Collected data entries
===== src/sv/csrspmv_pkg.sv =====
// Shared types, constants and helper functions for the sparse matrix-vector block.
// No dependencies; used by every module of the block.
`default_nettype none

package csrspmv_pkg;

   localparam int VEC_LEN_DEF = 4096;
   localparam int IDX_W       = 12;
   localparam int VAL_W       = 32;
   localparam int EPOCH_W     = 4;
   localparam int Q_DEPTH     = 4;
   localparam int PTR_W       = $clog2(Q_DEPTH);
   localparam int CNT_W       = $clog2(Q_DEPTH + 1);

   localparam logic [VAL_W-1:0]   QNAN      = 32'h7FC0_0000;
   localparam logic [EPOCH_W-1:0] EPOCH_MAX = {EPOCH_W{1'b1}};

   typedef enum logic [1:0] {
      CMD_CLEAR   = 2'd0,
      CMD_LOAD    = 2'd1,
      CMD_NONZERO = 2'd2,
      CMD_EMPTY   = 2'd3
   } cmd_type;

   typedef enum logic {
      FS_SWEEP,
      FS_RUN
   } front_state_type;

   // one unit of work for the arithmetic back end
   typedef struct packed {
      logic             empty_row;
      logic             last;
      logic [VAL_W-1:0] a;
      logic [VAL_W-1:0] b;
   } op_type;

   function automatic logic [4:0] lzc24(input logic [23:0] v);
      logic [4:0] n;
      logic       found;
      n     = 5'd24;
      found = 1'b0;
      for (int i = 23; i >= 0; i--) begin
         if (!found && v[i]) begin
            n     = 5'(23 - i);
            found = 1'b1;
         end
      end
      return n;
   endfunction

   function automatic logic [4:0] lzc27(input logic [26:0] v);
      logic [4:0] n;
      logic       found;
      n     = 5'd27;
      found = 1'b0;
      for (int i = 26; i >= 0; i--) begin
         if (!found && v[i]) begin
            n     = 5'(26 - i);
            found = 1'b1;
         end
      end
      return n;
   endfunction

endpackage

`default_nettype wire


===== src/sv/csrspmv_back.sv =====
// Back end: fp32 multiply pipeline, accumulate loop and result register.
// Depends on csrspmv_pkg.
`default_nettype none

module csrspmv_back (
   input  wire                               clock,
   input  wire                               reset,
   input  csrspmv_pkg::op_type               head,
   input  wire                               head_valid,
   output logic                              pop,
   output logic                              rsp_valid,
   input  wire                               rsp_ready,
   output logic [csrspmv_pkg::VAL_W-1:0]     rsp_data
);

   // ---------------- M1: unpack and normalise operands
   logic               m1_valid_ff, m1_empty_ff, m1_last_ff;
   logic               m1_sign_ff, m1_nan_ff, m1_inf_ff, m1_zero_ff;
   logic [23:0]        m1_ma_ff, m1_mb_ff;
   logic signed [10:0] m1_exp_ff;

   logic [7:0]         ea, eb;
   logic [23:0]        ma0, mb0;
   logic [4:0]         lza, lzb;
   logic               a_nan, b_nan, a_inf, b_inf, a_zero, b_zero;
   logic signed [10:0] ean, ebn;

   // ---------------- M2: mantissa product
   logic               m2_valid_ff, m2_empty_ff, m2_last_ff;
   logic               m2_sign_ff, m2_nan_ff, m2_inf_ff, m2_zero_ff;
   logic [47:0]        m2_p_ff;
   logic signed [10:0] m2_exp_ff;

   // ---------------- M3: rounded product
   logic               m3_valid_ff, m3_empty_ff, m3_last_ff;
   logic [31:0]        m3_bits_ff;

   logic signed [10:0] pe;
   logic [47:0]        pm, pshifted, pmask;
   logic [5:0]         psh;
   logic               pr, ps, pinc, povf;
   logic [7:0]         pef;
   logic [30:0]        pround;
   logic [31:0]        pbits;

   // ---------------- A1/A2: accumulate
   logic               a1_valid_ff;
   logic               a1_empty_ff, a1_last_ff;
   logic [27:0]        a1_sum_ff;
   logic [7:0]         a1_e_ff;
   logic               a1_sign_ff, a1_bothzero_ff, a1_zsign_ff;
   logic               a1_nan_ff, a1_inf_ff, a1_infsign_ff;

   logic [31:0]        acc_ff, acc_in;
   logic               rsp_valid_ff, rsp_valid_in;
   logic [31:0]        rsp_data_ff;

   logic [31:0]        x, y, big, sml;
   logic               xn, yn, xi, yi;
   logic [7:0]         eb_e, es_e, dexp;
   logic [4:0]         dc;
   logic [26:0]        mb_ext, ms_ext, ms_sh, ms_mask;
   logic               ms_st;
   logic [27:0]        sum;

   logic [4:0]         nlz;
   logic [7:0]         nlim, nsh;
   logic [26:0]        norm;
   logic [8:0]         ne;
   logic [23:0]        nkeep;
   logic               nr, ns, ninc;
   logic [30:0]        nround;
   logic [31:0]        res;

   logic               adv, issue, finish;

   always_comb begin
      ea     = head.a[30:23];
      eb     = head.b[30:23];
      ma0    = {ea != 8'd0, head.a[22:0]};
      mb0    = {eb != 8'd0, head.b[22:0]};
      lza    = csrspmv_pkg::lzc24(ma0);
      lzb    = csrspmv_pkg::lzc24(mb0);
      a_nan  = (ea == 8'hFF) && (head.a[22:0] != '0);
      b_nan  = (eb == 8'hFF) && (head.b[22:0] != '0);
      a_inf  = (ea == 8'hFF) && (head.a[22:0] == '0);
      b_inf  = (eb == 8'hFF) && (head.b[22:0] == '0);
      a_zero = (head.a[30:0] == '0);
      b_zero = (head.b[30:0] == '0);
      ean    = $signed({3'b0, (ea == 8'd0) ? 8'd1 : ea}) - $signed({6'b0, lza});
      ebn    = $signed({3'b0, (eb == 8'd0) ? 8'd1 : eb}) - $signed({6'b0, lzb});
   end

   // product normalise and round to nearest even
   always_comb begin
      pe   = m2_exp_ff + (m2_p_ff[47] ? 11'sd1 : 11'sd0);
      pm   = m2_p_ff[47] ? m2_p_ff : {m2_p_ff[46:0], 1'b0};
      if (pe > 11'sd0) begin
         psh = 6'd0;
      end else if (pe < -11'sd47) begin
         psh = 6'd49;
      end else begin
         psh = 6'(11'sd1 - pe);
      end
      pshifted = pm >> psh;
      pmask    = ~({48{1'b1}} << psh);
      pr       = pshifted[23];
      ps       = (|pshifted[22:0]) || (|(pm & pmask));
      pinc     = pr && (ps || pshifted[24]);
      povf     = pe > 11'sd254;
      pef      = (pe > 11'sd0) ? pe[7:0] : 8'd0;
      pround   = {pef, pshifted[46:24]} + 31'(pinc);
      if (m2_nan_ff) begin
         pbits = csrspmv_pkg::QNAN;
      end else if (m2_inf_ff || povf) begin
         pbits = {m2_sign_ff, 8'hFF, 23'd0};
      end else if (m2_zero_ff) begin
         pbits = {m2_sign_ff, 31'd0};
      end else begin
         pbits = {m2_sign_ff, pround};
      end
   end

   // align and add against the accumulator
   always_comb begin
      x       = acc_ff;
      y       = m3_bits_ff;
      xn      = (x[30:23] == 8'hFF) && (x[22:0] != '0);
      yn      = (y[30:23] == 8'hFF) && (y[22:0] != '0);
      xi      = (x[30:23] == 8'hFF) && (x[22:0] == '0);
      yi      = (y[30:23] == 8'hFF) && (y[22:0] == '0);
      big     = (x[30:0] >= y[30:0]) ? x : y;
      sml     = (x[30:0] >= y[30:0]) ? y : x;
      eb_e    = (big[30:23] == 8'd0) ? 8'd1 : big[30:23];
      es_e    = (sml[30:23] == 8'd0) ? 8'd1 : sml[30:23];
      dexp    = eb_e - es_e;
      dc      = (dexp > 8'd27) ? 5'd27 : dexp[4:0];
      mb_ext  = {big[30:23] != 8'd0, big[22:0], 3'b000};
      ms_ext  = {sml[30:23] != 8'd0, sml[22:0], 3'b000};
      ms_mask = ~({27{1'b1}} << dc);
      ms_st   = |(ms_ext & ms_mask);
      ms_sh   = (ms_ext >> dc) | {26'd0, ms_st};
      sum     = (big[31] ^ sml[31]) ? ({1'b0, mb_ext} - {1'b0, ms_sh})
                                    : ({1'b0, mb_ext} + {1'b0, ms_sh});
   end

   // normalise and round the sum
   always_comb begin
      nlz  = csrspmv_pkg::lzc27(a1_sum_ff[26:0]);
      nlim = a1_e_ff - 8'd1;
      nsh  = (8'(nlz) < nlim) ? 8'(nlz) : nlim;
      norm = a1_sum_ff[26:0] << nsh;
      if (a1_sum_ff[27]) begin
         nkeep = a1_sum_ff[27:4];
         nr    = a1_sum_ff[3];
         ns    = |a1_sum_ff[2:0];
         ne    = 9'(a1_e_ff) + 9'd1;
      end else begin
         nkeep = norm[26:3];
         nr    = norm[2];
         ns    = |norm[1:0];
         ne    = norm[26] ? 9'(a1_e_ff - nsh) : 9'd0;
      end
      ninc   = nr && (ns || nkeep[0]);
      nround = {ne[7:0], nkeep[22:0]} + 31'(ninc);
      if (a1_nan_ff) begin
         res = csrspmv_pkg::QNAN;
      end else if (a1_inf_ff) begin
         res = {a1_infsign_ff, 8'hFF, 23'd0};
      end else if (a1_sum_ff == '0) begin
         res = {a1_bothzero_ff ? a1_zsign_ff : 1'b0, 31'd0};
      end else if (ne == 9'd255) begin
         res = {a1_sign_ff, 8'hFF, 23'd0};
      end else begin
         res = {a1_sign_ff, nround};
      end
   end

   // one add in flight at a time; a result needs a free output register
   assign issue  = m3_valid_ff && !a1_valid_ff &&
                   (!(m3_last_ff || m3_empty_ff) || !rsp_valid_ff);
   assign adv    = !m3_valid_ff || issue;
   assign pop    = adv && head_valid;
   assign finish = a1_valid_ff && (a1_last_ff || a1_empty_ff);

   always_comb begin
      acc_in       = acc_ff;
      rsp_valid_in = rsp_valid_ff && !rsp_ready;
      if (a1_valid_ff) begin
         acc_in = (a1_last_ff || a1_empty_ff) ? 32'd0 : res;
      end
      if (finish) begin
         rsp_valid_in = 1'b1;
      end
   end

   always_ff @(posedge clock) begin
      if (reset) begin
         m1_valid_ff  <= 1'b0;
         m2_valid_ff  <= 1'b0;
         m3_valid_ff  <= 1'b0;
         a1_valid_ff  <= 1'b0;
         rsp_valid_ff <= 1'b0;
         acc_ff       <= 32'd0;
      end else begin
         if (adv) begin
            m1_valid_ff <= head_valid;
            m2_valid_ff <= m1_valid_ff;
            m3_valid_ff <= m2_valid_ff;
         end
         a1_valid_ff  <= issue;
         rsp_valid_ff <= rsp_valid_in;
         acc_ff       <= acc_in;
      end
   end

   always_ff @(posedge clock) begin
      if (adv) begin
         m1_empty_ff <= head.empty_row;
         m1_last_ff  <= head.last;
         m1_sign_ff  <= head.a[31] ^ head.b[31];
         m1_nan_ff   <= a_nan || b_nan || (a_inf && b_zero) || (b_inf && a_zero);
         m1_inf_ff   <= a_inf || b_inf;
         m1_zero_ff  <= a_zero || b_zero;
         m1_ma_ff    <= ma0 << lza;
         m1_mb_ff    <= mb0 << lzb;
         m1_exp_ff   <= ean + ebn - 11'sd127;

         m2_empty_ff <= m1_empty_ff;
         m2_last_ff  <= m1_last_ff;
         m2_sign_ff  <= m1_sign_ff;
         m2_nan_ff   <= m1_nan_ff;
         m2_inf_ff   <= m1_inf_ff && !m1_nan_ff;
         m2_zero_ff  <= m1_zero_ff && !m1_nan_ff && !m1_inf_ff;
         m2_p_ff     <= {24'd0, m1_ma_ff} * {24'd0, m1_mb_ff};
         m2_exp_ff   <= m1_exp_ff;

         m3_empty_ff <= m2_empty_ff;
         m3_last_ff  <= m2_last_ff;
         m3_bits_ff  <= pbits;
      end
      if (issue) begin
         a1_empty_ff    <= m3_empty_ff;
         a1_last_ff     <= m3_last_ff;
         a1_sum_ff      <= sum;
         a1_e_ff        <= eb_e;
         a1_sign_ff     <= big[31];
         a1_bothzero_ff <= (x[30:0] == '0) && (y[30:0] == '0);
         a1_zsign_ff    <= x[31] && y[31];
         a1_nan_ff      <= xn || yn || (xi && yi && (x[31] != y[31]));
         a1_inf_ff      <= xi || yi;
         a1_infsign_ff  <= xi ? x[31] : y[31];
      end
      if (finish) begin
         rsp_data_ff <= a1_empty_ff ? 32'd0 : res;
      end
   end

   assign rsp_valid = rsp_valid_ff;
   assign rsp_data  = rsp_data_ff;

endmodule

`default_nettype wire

* * *

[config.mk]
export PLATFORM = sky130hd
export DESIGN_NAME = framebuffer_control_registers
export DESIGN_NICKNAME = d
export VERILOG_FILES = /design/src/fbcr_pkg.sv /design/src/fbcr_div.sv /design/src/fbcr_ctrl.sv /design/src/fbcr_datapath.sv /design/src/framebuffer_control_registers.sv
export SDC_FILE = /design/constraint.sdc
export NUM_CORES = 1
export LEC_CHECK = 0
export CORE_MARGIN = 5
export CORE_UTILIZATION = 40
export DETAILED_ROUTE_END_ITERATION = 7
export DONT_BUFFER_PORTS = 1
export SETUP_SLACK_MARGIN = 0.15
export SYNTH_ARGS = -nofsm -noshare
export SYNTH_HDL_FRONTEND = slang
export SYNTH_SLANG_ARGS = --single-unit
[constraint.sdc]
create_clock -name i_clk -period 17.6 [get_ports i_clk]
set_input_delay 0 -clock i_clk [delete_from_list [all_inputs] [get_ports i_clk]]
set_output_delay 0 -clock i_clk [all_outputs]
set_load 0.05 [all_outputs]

WHAT IS NEEDED
From the records above, pull out every line containing the word "block".

TASK ANSWER
// Shared types, constants and helper functions for the sparse matrix-vector block.
// No dependencies; used by every module of the block.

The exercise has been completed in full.